# Noob needs help starting saltwater aquarium



## PEA PUFFER (Aug 26, 2019)

so...i want to start saltwater, interested in the fluval evo 13.5, want to keep clownfish and maybe some softies, sps, or anemones. any tips for saltwater? is the fluval 13.5 good? + where can i buy equipments in Vancouver, BC?

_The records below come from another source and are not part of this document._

<file path="config.mk">
export PLATFORM = sky130hd
export DESIGN_NAME = mpy_32_16_vec
export DESIGN_NICKNAME = d
export VERILOG_FILES = /design/src/rtl/mpy_32_16_vec.sv
export SDC_FILE = /design/constraint.sdc
export NUM_CORES = 2
export LEC_CHECK = 0
export BUFFER_PORTS_ARGS = -buffer_cell sky130_fd_sc_hd__buf_2
export CORE_MARGIN = 2
export CORE_UTILIZATION = 40
export DETAILED_ROUTE_END_ITERATION = 10
export PLACE_DENSITY_LB_ADDON = 0.15
export SETUP_SLACK_MARGIN = 0.2
export SYNTH_ARGS = -nofsm -noshare
export SYNTH_HDL_FRONTEND = slang
export SYNTH_SLANG_ARGS = --single-unit
</file>
<file path="constraint.sdc">
create_clock -name clock_i -period 10.55 [get_ports clock_i]
set_clock_uncertainty 0.15 [all_clocks]
set_input_delay 1.055 -clock clock_i [delete_from_list [all_inputs] [get_ports clock_i]]
set_output_delay 1.055 -clock clock_i [all_outputs]
set_load 0.005 [all_outputs]
</file>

i currently have two fresh water tank, one inhabited and the other leaked, fixing it rgt now, plan to keep pea puffers.
thx


----------



## TomC (Apr 21, 2010)

For salt water fish or equipment the best place in the Vancouver area is J & L Aquatics.


----------



## PEA PUFFER (Aug 26, 2019)

k i will check it out thx


----------



## Knowyourtank (Jun 14, 2019)

*Noob needs help starting saltwater aquari*

I did saltwater for about 3 years between 2 tanks my best advice to you would to be very patient and don't rush anything and research everything before you put it into your tank


----------



## huckjai (Oct 17, 2019)

Hey Pea, I'm new here and also looking into starting my first reef tank. Knowyourtank gave good advice. Take your time and research. I originally was planning a 6 gallon nano tank, but after research decided to go larger, as smaller tanks require a lot more work, and variables can go wrong quickly. I also wanted to do clowns and an anemone, but I've read horror stories of the anemone moving around the tank and stinging all the corals. 13.5 gallon is very small, and the anemone will do damage in no time. I was also planning sps, but those also seem to require a lot of work and a matured tank, so I will do lps for now and maybe sps later. Good luck with your setup!


----------



## Knowyourtank (Jun 14, 2019)

Larger tank equals more stable parameters I went from a 29 gal to a 90 gal with a 45 gal sump and it was a lot easier to maintain everything


----------